* _The task_: Please set down the line that contains "metrics by stage" and every line below it through the last, exactly as written, with no other lines.

(The data begins)

<file path="config.mk">
export PLATFORM = sky130hd
export DESIGN_NAME = capability_handle_table_core_flat
export DESIGN_NICKNAME = d
export VERILOG_FILES = /design/src/rtl/cht_pkg.sv /design/src/rtl/cht_if.sv /design/src/rtl/capability_handle_table_core.sv /design/src/rtl/cht_front.sv /design/src/rtl/cht_queue.sv /design/src/rtl/cht_back.sv /design/src/flat_wrapper.sv
export SDC_FILE = /design/constraint.sdc
export NUM_CORES = 2
export LEC_CHECK = 0
export BUFFER_PORTS_ARGS = -buffer_cell sky130_fd_sc_hd__buf_4
export CAP_MARGIN = 15
export CELL_PAD_IN_SITES_DETAIL_PLACEMENT = 1
export CELL_PAD_IN_SITES_GLOBAL_PLACEMENT = 1
export CORE_AREA = 2 2 414 416
export CTS_CLUSTER_SIZE = 14
export DETAILED_ROUTE_END_ITERATION = 7
export DIE_AREA = 0 0 416 418
export GPL_TIMING_DRIVEN = 0
export PLACE_DENSITY = 0.87
export SKIP_LAST_GASP = 1
export SLEW_MARGIN = 20
export SYNTH_ARGS = -nofsm -noshare
export SYNTH_HDL_FRONTEND = slang
export SYNTH_SLANG_ARGS = --single-unit
</file>
<file path="constraint.sdc">
create_clock -name clk -period 12.8 [get_ports clk]
set_input_delay 1.28 -clock clk [delete_from_list [all_inputs] [get_ports clk]]
set_output_delay 1.28 -clock clk [all_outputs]
set_load 0.01 [all_outputs]
</file>
<file path="src/rtl/cht_pkg.sv">
`default_nettype none
package cht_pkg;
	localparam int TABLE_ROWS_DEF   = 64;
	localparam int NUM_SUBJECTS_DEF = 16;
	localparam int GEN_BITS_DEF     = 14;

	typedef enum logic [3:0] {
		CMD_GRANT     = 4'd0,
		CMD_REVOKE    = 4'd1,
		CMD_CHECK     = 4'd2,
		CMD_GRANT_H   = 4'd3,
		CMD_CHECK_H   = 4'd4,
		CMD_REVOKE_H  = 4'd5,
		CMD_REVOKE_OW = 4'd6,
		CMD_LIVE_CNT  = 4'd7,
		CMD_CLEAR     = 4'd8
	} cmd_t;

	localparam logic [1:0] ST_OK   = 2'd0;
	localparam logic [1:0] ST_SUBJ = 2'd1;
	localparam logic [1:0] ST_CAP  = 2'd2;
	localparam logic [1:0] ST_MISS = 2'd3;

	localparam logic [1:0] REG_CAP_MIN = 2'd0;
	localparam logic [1:0] REG_CAP_MAX = 2'd1;
	localparam logic [1:0] REG_TAG     = 2'd2;

	// classified command handed from front to back
	typedef struct packed {
		logic [3:0]  command;
		logic        pre_fail;
		logic [1:0]  pre_status;
		logic        subj_ok;
		logic [7:0]  owner_sid;
		logic [7:0]  cap_id;
		logic [15:0] handle_slot;
		logic [15:0] handle_generation;
	} job_t;

	typedef struct packed {
		logic [1:0]  status;
		logic        handle_valid;
		logic [5:0]  out_slot;
		logic [13:0] out_generation;
		logic [7:0]  out_tag;
		logic [6:0]  row_count;
	} res_t;
endpackage
`default_nettype wire

</file>
<file path="src/rtl/cht_if.sv">
`default_nettype none
interface cht_cmd_if;
	logic        valid;
	logic        ready;
	logic [3:0]  command;
	logic [7:0]  owner_sid;
	logic [7:0]  grantor_sid;
	logic [7:0]  cap_id;
	logic [15:0] handle_slot;
	logic [13:0] handle_generation;
	logic [7:0]  handle_tag;
	modport source (output valid, command, owner_sid, grantor_sid, cap_id,
		handle_slot, handle_generation, handle_tag, input ready);
	modport sink (input valid, command, owner_sid, grantor_sid, cap_id,
		handle_slot, handle_generation, handle_tag, output ready);
endinterface

interface cht_res_if;
	logic        valid;
	logic        ready;
	logic [1:0]  status;
	logic        handle_valid;
	logic [5:0]  out_slot;
	logic [13:0] out_generation;
	logic [7:0]  out_tag;
	logic [6:0]  row_count;
	modport source (output valid, status, handle_valid, out_slot, out_generation,
		out_tag, row_count, input ready);
	modport sink (input valid, status, handle_valid, out_slot, out_generation,
		out_tag, row_count, output ready);
endinterface

interface cht_cfg_if;
	logic       valid;
	logic       ready;
	logic [1:0] index;
	logic [7:0] data;
	modport source (output valid, index, data, input ready);
	modport sink (input valid, index, data, output ready);
endinterface
`default_nettype wire

</file>
<file path="src/rtl/capability_handle_table_core.sv">
// flow: rejected, clear and bad-owner revoke commands go straight to the result;
// handle check/revoke read the row, then execute; owner revoke and live count walk
// every row; grant, revoke and check search every row (one row read a cycle), then
// pick, read and execute. The back end runs one command at a time and waits out
// result stalls; the two-entry queue takes new commands while the back end works
// reset: asynchronous, empties the table and restores the registers to their defaults
`default_nettype none
module capability_handle_table_core
	import cht_pkg::*;
#(
	parameter int TABLE_ROWS   = TABLE_ROWS_DEF,
	parameter int NUM_SUBJECTS = NUM_SUBJECTS_DEF,
	parameter int GEN_BITS     = GEN_BITS_DEF
) (
	input wire logic clk,
	input wire logic arst_n,
	cht_cmd_if.sink  cmd,
	cht_res_if.source rsp,
	cht_cfg_if.sink  cfg
);
	logic [7:0] cap_min_q, cap_max_q, ktag_q;
	job_t jin, jout;
	logic qfull, qne, qpop, busy;
	res_t r;

	assign cfg.ready = 1'b1;
	assign cmd.ready = !qfull;

	// configuration registers
	always_ff @(posedge clk or negedge arst_n) begin
		if (!arst_n) begin
			cap_min_q <= 8'd1; cap_max_q <= 8'd8; ktag_q <= 8'd1;
		end else if (cfg.valid) begin
			unique case (cfg.index)
				REG_CAP_MIN: cap_min_q <= cfg.data;
				REG_CAP_MAX: cap_max_q <= cfg.data;
				REG_TAG:     ktag_q <= cfg.data;
				default: ;
			endcase
		end
	end

	cht_front #(.NUM_SUBJECTS(NUM_SUBJECTS)) u_front (
		.cap_min(cap_min_q), .cap_max(cap_max_q), .ktag(ktag_q),
		.command(cmd.command), .owner_sid(cmd.owner_sid),
		.grantor_sid(cmd.grantor_sid), .cap_id(cmd.cap_id),
		.handle_slot(cmd.handle_slot), .handle_generation(cmd.handle_generation),
		.handle_tag(cmd.handle_tag), .job(jin));

	cht_queue u_queue (
		.clk(clk), .arst_n(arst_n), .push(cmd.valid && !qfull), .din(jin),
		.full(qfull), .pop(qpop), .nonempty(qne), .dout(jout));

	cht_back #(.TABLE_ROWS(TABLE_ROWS), .GEN_BITS(GEN_BITS)) u_back (
		.clk(clk), .arst_n(arst_n), .ktag(ktag_q), .job_valid(qne), .job(jout),
		.job_pop(qpop), .res_valid(rsp.valid), .res_ready(rsp.ready), .res(r),
		.busy(busy));

	assign rsp.status = r.status;
	assign rsp.handle_valid = r.handle_valid;
	assign rsp.out_slot = r.out_slot;
	assign rsp.out_generation = r.out_generation;
	assign rsp.out_tag = r.out_tag;
	assign rsp.row_count = r.row_count;

	// a pop only happens when the back end is idle
	assert property (@(posedge clk) disable iff (!arst_n) qpop |-> !busy)
		else $error("pop while busy");
	// a null handle carries zero fields
	assert property (@(posedge clk) disable iff (!arst_n)
		(rsp.valid && !rsp.handle_valid) |-> (rsp.out_tag == 8'd0))
		else $error("null handle with tag");
	// a result follows only from a popped command
	assert property (@(posedge clk) disable iff (!arst_n) $rose(rsp.valid) |-> busy)
		else $error("result without command");
endmodule
`default_nettype wire

</file>
<file path="src/rtl/cht_front.sv">
`default_nettype none
module cht_front
	import cht_pkg::*;
#(
	parameter int NUM_SUBJECTS = NUM_SUBJECTS_DEF
) (
	input  wire logic [7:0]  cap_min,
	input  wire logic [7:0]  cap_max,
	input  wire logic [7:0]  ktag,
	input  wire logic [3:0]  command,
	input  wire logic [7:0]  owner_sid,
	input  wire logic [7:0]  grantor_sid,
	input  wire logic [7:0]  cap_id,
	input  wire logic [15:0] handle_slot,
	input  wire logic [13:0] handle_generation,
	input  wire logic [7:0]  handle_tag,
	output job_t             job
);
	logic own_ok, gra_ok, cap_ok;

	// validity checks: subjects first, then the id range; handle commands check the tag first
	always_comb begin
		own_ok = {1'b0, owner_sid} < 9'(NUM_SUBJECTS);
		gra_ok = {1'b0, grantor_sid} < 9'(NUM_SUBJECTS);
		cap_ok = (cap_id >= cap_min) && (cap_id <= cap_max);
		job = '0;
		job.command = command;
		job.subj_ok = own_ok;
		job.owner_sid = owner_sid;
		job.cap_id = cap_id;
		job.handle_slot = handle_slot;
		job.handle_generation = {2'b00, handle_generation};
		job.pre_status = ST_OK;
		job.pre_fail = 1'b0;
		unique case (command)
			CMD_GRANT: begin
				if (!own_ok || !gra_ok) begin
					job.pre_fail = 1'b1; job.pre_status = ST_SUBJ;
				end else if (!cap_ok) begin
					job.pre_fail = 1'b1; job.pre_status = ST_CAP;
				end
			end
			CMD_REVOKE, CMD_CHECK, CMD_GRANT_H: begin
				if (!own_ok) begin
					job.pre_fail = 1'b1; job.pre_status = ST_SUBJ;
				end else if (!cap_ok) begin
					job.pre_fail = 1'b1; job.pre_status = ST_CAP;
				end
			end
			CMD_CHECK_H, CMD_REVOKE_H: begin
				if (handle_tag != ktag) begin
					job.pre_fail = 1'b1; job.pre_status = ST_CAP;
				end else if (command == CMD_CHECK_H && !cap_ok) begin
					job.pre_fail = 1'b1; job.pre_status = ST_CAP;
				end
			end
			CMD_REVOKE_OW, CMD_LIVE_CNT, CMD_CLEAR: ;
			default: begin
				job.pre_fail = 1'b1; job.pre_status = ST_CAP;
			end
		endcase
	end
endmodule
`default_nettype wire

</file>
<file path="src/rtl/cht_queue.sv">
`default_nettype none
module cht_queue
	import cht_pkg::*;
(
	input  wire logic clk,
	input  wire logic arst_n,
	input  wire logic push,
	input  wire job_t din,
	output logic      full,
	input  wire logic pop,
	output logic      nonempty,
	output job_t      dout
);
	job_t       ent_q [2];
	logic [1:0] cnt_q;
	logic       wp_q, rp_q;

	assign full = cnt_q == 2'd2;
	assign nonempty = cnt_q != 2'd0;
	assign dout = ent_q[rp_q];

	// two-entry fifo
	always_ff @(posedge clk or negedge arst_n) begin
		if (!arst_n) begin
			cnt_q <= '0; wp_q <= 1'b0; rp_q <= 1'b0;
		end else begin
			if (push) wp_q <= ~wp_q;
			if (pop) rp_q <= ~rp_q;
			cnt_q <= cnt_q + {1'b0, push} - {1'b0, pop};
		end
	end

	always_ff @(posedge clk) begin
		if (push) ent_q[wp_q] <= din;
	end
endmodule
`default_nettype wire

</file>
<file path="src/rtl/cht_back.sv">
`default_nettype none
module cht_back
	import cht_pkg::*;
#(
	parameter int TABLE_ROWS = TABLE_ROWS_DEF,
	parameter int GEN_BITS   = GEN_BITS_DEF
) (
	input  wire logic clk,
	input  wire logic arst_n,
	input  wire logic [7:0] ktag,
	input  wire logic job_valid,
	input  wire job_t job,
	output logic      job_pop,
	output logic      res_valid,
	input  wire logic res_ready,
	output res_t      res,
	output logic      busy
);
	localparam int RW = $clog2(TABLE_ROWS);
	localparam int CW = $clog2(TABLE_ROWS + 1);

	typedef enum logic [2:0] {S_IDLE, S_SCAN, S_PICK, S_RD, S_EXEC, S_WALK, S_OUT} st_t;

	// row store: flags in flops, payload in a memory
	logic [TABLE_ROWS-1:0] live_q, rev_q, used_q;
	logic [7:0]            capm [TABLE_ROWS];
	logic [7:0]            ownm [TABLE_ROWS];
	logic [GEN_BITS-1:0]   genm [TABLE_ROWS];

	st_t             st_q;
	job_t            job_q;
	logic [RW:0]     idx_q;
	logic            hit_q, fnew_q, frev_q;
	logic [RW-1:0]   hit_row_q, new_row_q, rev_row_q, row_q;
	logic [CW-1:0]   cnt_q;
	logic [7:0]      rd_cap_q, rd_own_q;
	logic [GEN_BITS-1:0] rd_gen_q;
	res_t            res_q;
	logic [RW-1:0]   ix;
	logic            slot_ok;
	logic            hcmd;

	assign ix = idx_q[RW-1:0];
	assign job_pop = (st_q == S_IDLE) && job_valid;
	assign res_valid = st_q == S_OUT;
	assign res = res_q;
	assign busy = st_q != S_IDLE;
	assign slot_ok = job_q.handle_slot < 16'(TABLE_ROWS);
	assign hcmd = (job_q.command == CMD_CHECK_H) || (job_q.command == CMD_REVOKE_H);

	// registered row read
	always_ff @(posedge clk) begin
		rd_cap_q <= capm[ix];
		rd_own_q <= ownm[ix];
		rd_gen_q <= genm[ix];
	end

	// sequencer
	always_ff @(posedge clk or negedge arst_n) begin
		if (!arst_n) begin
			st_q <= S_IDLE;
			live_q <= '0; rev_q <= '0; used_q <= '0;
			idx_q <= '0; res_q <= '0; job_q <= '0;
			hit_q <= 1'b0; fnew_q <= 1'b0; frev_q <= 1'b0; cnt_q <= '0;
			hit_row_q <= '0; new_row_q <= '0; rev_row_q <= '0; row_q <= '0;
		end else begin
			unique case (st_q)
				S_IDLE: if (job_valid) begin
					job_q <= job;
					res_q <= '{status: job.pre_status, default: '0};
					idx_q <= (job.command == CMD_CHECK_H || job.command == CMD_REVOKE_H) ?
						job.handle_slot[RW:0] : '0;
					cnt_q <= '0;
					hit_q <= 1'b0; fnew_q <= 1'b0; frev_q <= 1'b0;
					if (job.pre_fail) st_q <= S_OUT;
					else if (job.command == CMD_CLEAR) begin
						live_q <= '0; rev_q <= '0; used_q <= '0; st_q <= S_OUT;
					end else if (job.command == CMD_LIVE_CNT) st_q <= S_WALK;
					else if (job.command == CMD_REVOKE_OW) begin
						st_q <= job.subj_ok ? S_WALK : S_OUT;
					end else if (job.command == CMD_CHECK_H ||
							job.command == CMD_REVOKE_H) begin
						st_q <= S_RD;
					end else st_q <= S_SCAN;
				end
				// address one row; data lands for the next cycle
				S_RD: begin
					if (hcmd && !slot_ok) begin
						res_q.status <= ST_CAP; st_q <= S_OUT;
					end else begin
						if (hcmd) row_q <= job_q.handle_slot[RW-1:0];
						st_q <= S_EXEC;
					end
				end
				// pipelined scan: compare row idx-1 while addressing idx
				S_SCAN: begin
					if (idx_q != '0) begin
						if (live_q[ix-RW'(1)] && used_q[ix-RW'(1)] &&
							rd_own_q == job_q.owner_sid &&
							rd_cap_q == job_q.cap_id && !hit_q) begin
							hit_q <= 1'b1; hit_row_q <= ix - RW'(1);
						end
					end
					if (idx_q < (RW+1)'(TABLE_ROWS)) begin
						if (!live_q[ix] && !rev_q[ix] && !fnew_q) begin
							fnew_q <= 1'b1; new_row_q <= ix;
						end
						if (!live_q[ix] && !frev_q) begin
							frev_q <= 1'b1; rev_row_q <= ix;
						end
						idx_q <= idx_q + 1'b1;
					end else st_q <= S_PICK;
				end
				// choose the target row once the last compare has landed
				S_PICK: begin
					row_q <= hit_q ? hit_row_q : (fnew_q ? new_row_q : rev_row_q);
					idx_q <= {1'b0, hit_q ? hit_row_q :
						(fnew_q ? new_row_q : rev_row_q)};
					st_q <= S_RD;
				end
				S_EXEC: begin
					st_q <= S_OUT;
					unique case (job_q.command)
						CMD_GRANT, CMD_GRANT_H: begin
							if (hit_q) begin
								if (job_q.command == CMD_GRANT_H) begin
									res_q.handle_valid <= 1'b1;
									res_q.out_slot <= 6'(row_q);
									res_q.out_generation <= 14'(rd_gen_q);
									res_q.out_tag <= ktag;
								end
							end else if (fnew_q || frev_q) begin
								live_q[row_q] <= 1'b1; rev_q[row_q] <= 1'b0;
								used_q[row_q] <= 1'b1;
								if (job_q.command == CMD_GRANT_H) begin
									res_q.handle_valid <= 1'b1;
									res_q.out_slot <= 6'(row_q);
									res_q.out_generation <= 14'(used_q[row_q] ?
										rd_gen_q + 1'b1 : GEN_BITS'(1));
									res_q.out_tag <= ktag;
								end
							end else res_q.status <= ST_CAP;
						end
						CMD_REVOKE, CMD_CHECK: begin
							if (!hit_q) res_q.status <= ST_MISS;
							else if (job_q.command == CMD_REVOKE) begin
								live_q[row_q] <= 1'b0; rev_q[row_q] <= 1'b1;
							end
						end
						default: begin
							if (!live_q[row_q]) res_q.status <= ST_MISS;
							else if (rd_gen_q != job_q.handle_generation[GEN_BITS-1:0])
								res_q.status <= ST_MISS;
							else if (job_q.command == CMD_CHECK_H) begin
								if (rd_cap_q != job_q.cap_id) res_q.status <= ST_CAP;
							end else begin
								live_q[row_q] <= 1'b0; rev_q[row_q] <= 1'b1;
							end
						end
					endcase
				end
				// one row a cycle for owner revoke and live count
				S_WALK: begin
					if (idx_q == (RW+1)'(TABLE_ROWS + 1)) begin
						res_q.row_count <= 7'(cnt_q); st_q <= S_OUT;
					end else begin
						if (idx_q != '0 && live_q[ix-RW'(1)]) begin
							if (job_q.command == CMD_LIVE_CNT) cnt_q <= cnt_q + 1'b1;
							else if (rd_own_q == job_q.owner_sid) begin
								cnt_q <= cnt_q + 1'b1;
								live_q[ix-RW'(1)] <= 1'b0; rev_q[ix-RW'(1)] <= 1'b1;
							end
						end
						idx_q <= idx_q + 1'b1;
					end
				end
				S_OUT: if (res_ready) st_q <= S_IDLE;
				default: st_q <= S_IDLE;
			endcase
		end
	end

	// memory writes: grant fills, revokes bump the generation
	always_ff @(posedge clk) begin
		if (st_q == S_EXEC) begin
			if ((job_q.command == CMD_GRANT || job_q.command == CMD_GRANT_H)
					&& !hit_q && (fnew_q || frev_q)) begin
				capm[row_q] <= job_q.cap_id;
				ownm[row_q] <= job_q.owner_sid;
				genm[row_q] <= used_q[row_q] ? rd_gen_q + 1'b1 : GEN_BITS'(1);
			end else if ((job_q.command == CMD_REVOKE && hit_q) ||
					(job_q.command == CMD_REVOKE_H && live_q[row_q] &&
					rd_gen_q == job_q.handle_generation[GEN_BITS-1:0])) begin
				genm[row_q] <= rd_gen_q + 1'b1;
			end
		end else if (st_q == S_WALK && job_q.command == CMD_REVOKE_OW &&
				idx_q != '0 && idx_q != (RW+1)'(TABLE_ROWS + 1) &&
				live_q[ix-RW'(1)] && rd_own_q == job_q.owner_sid) begin
			genm[ix-RW'(1)] <= rd_gen_q + 1'b1;
		end
	end
endmodule
`default_nettype wire

</file>
<file path="src/flat_wrapper.sv">
// flat-port wrapper written by rule: the top's interface ports become plain ports
module capability_handle_table_core_flat import cht_pkg::*;
#(
	parameter int TABLE_ROWS   = TABLE_ROWS_DEF,
	parameter int NUM_SUBJECTS = NUM_SUBJECTS_DEF,
	parameter int GEN_BITS     = GEN_BITS_DEF
)
  (clk, arst_n, cmd_valid, cmd_command, cmd_owner_sid, cmd_grantor_sid, cmd_cap_id, cmd_handle_slot, cmd_handle_generation, cmd_handle_tag, cmd_ready, rsp_valid, rsp_status, rsp_handle_valid, rsp_out_slot, rsp_out_generation, rsp_out_tag, rsp_row_count, rsp_ready, cfg_valid, cfg_index, cfg_data, cfg_ready);
  cht_cmd_if cmd_i ();
  cht_res_if rsp_i ();
  cht_cfg_if cfg_i ();
  input wire logic clk;
  input wire logic arst_n;
  input wire logic [$bits(cmd_i.valid)-1:0] cmd_valid;
  input wire logic [$bits(cmd_i.command)-1:0] cmd_command;
  input wire logic [$bits(cmd_i.owner_sid)-1:0] cmd_owner_sid;
  input wire logic [$bits(cmd_i.grantor_sid)-1:0] cmd_grantor_sid;
  input wire logic [$bits(cmd_i.cap_id)-1:0] cmd_cap_id;
  input wire logic [$bits(cmd_i.handle_slot)-1:0] cmd_handle_slot;
  input wire logic [$bits(cmd_i.handle_generation)-1:0] cmd_handle_generation;
  input wire logic [$bits(cmd_i.handle_tag)-1:0] cmd_handle_tag;
  output wire logic [$bits(cmd_i.ready)-1:0] cmd_ready;
  output wire logic [$bits(rsp_i.valid)-1:0] rsp_valid;
  output wire logic [$bits(rsp_i.status)-1:0] rsp_status;
  output wire logic [$bits(rsp_i.handle_valid)-1:0] rsp_handle_valid;
  output wire logic [$bits(rsp_i.out_slot)-1:0] rsp_out_slot;
  output wire logic [$bits(rsp_i.out_generation)-1:0] rsp_out_generation;
  output wire logic [$bits(rsp_i.out_tag)-1:0] rsp_out_tag;
  output wire logic [$bits(rsp_i.row_count)-1:0] rsp_row_count;
  input wire logic [$bits(rsp_i.ready)-1:0] rsp_ready;
  input wire logic [$bits(cfg_i.valid)-1:0] cfg_valid;
  input wire logic [$bits(cfg_i.index)-1:0] cfg_index;
  input wire logic [$bits(cfg_i.data)-1:0] cfg_data;
  output wire logic [$bits(cfg_i.ready)-1:0] cfg_ready;
  assign cmd_i.valid = cmd_valid;
  assign cmd_i.command = cmd_command;
  assign cmd_i.owner_sid = cmd_owner_sid;
  assign cmd_i.grantor_sid = cmd_grantor_sid;
  assign cmd_i.cap_id = cmd_cap_id;
  assign cmd_i.handle_slot = cmd_handle_slot;
  assign cmd_i.handle_generation = cmd_handle_generation;
  assign cmd_i.handle_tag = cmd_handle_tag;
  assign cmd_ready = cmd_i.ready;
  assign rsp_valid = rsp_i.valid;
  assign rsp_status = rsp_i.status;
  assign rsp_handle_valid = rsp_i.handle_valid;
  assign rsp_out_slot = rsp_i.out_slot;
  assign rsp_out_generation = rsp_i.out_generation;
  assign rsp_out_tag = rsp_i.out_tag;
  assign rsp_row_count = rsp_i.row_count;
  assign rsp_i.ready = rsp_ready;
  assign cfg_i.valid = cfg_valid;
  assign cfg_i.index = cfg_index;
  assign cfg_i.data = cfg_data;
  assign cfg_ready = cfg_i.ready;
  capability_handle_table_core #(.TABLE_ROWS(TABLE_ROWS), .NUM_SUBJECTS(NUM_SUBJECTS), .GEN_BITS(GEN_BITS)) u_core (.clk(clk), .arst_n(arst_n), .cmd(cmd_i), .rsp(rsp_i), .cfg(cfg_i));
endmodule
</file>
==> flow_summary.toml, run 1 <==
[outcome]
status = "aborted with a tool error"
stop_stage = "5_1_grt"
error_line = "[ERROR GRT-0232] Routing congestion too high. Check the congestion heatmap in the GUI."

[synth]
synth_area_leader_cell = "edfxtp_1"
synth_cell_types = 84
muxShareOfSynthArea_pct = 17.07
yosys.area_share.adder_pct = 0.2897
ys_async_sr_fraction_pct = 14.61
synthTopCellsByArea = "edfxtp_1 61%, mux4_2 16%, dfrtp_1 8.8%, a21oi_1 1.7%, nand2_1 1.3%"
avgSynthCellArea_um2 = 17.95
synth_top_area_share_pct = 61.31
synth-xor-area-share_pct = 0.4661
ys.flop_type = "edfxtp_1"
ys_seq_area_share_pct = 70.79
syn-cell-area_mm2 = 0.09933
yosys.area_share.simple_pct = 4.232
synth_top_family_by_area = "multiplexers"
ys_ff_latch = 2410
syn_inst = 5534
synth_edf_count = 2028
yosys_warnings = 0
synth-compound-area-share_pct = 5.380
synth_nets = 5638

[die]
die_w_um = 416
ios = 122
initial_core_util_pct = 58.74
dieHeight_um = 418
rows = 151

[clock_network]
postCtsResizedCells = 0
cts_buffers = 230
ctsHoldBuffers = 0
clk_path_buf_depth = 3
clock_sinks = 2410
root_buffer = "clkbuf_16"
cts_setup_buffers = 0
h-tree-depth = 4

[placed_design]
gp_congestion = 1.010
io_buffers = 116
place_area_mm2 = 0.1054
place_ws_ns = 5.096
dp_hpwl_um = 242100

[grt]
grt_usage_pct = 67.35
grt.overflow.total = 102
grt_max_degree = 98
antenna_found_initial = 86
==> metrics by stage <==
stage / utilization (%) / std cells / hold WS, ns
floorplan: - / 5534 / 0.4455
global placement: 60.90 / 7868 / 0.4626
detailed placement: 62.34 / 8009 / 0.4672
CTS: 66.81 / 8433 / 0.4093
==> kinds of logic after synthesis <==
group                      after synthesis
AOI/OAI and AO/OA                      849
and+or+nand+nor                        950
buffers and inverters                  417
xor gates and xnor gates                52
other                                    1
muxes                                  832
adders and majority gates               23
DFF                                   2410
==> per-layer routing <==
metal  overflow  global-route usage [%]
met1          5                   68.98
met2         41                   82.29
met3          8                   52.23
met4         48                   63.16
met5          0                   36.23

(The data ends)

* _Exercise response_:
==> metrics by stage <==
stage / utilization (%) / std cells / hold WS, ns
floorplan: - / 5534 / 0.4455
global placement: 60.90 / 7868 / 0.4626
detailed placement: 62.34 / 8009 / 0.4672
CTS: 66.81 / 8433 / 0.4093
==> kinds of logic after synthesis <==
group                      after synthesis
AOI/OAI and AO/OA                      849
and+or+nand+nor                        950
buffers and inverters                  417
xor gates and xnor gates                52
other                                    1
muxes                                  832
adders and majority gates               23
DFF                                   2410
==> per-layer routing <==
metal  overflow  global-route usage [%]
met1          5                   68.98
met2         41                   82.29
met3          8                   52.23
met4         48                   63.16
met5          0                   36.23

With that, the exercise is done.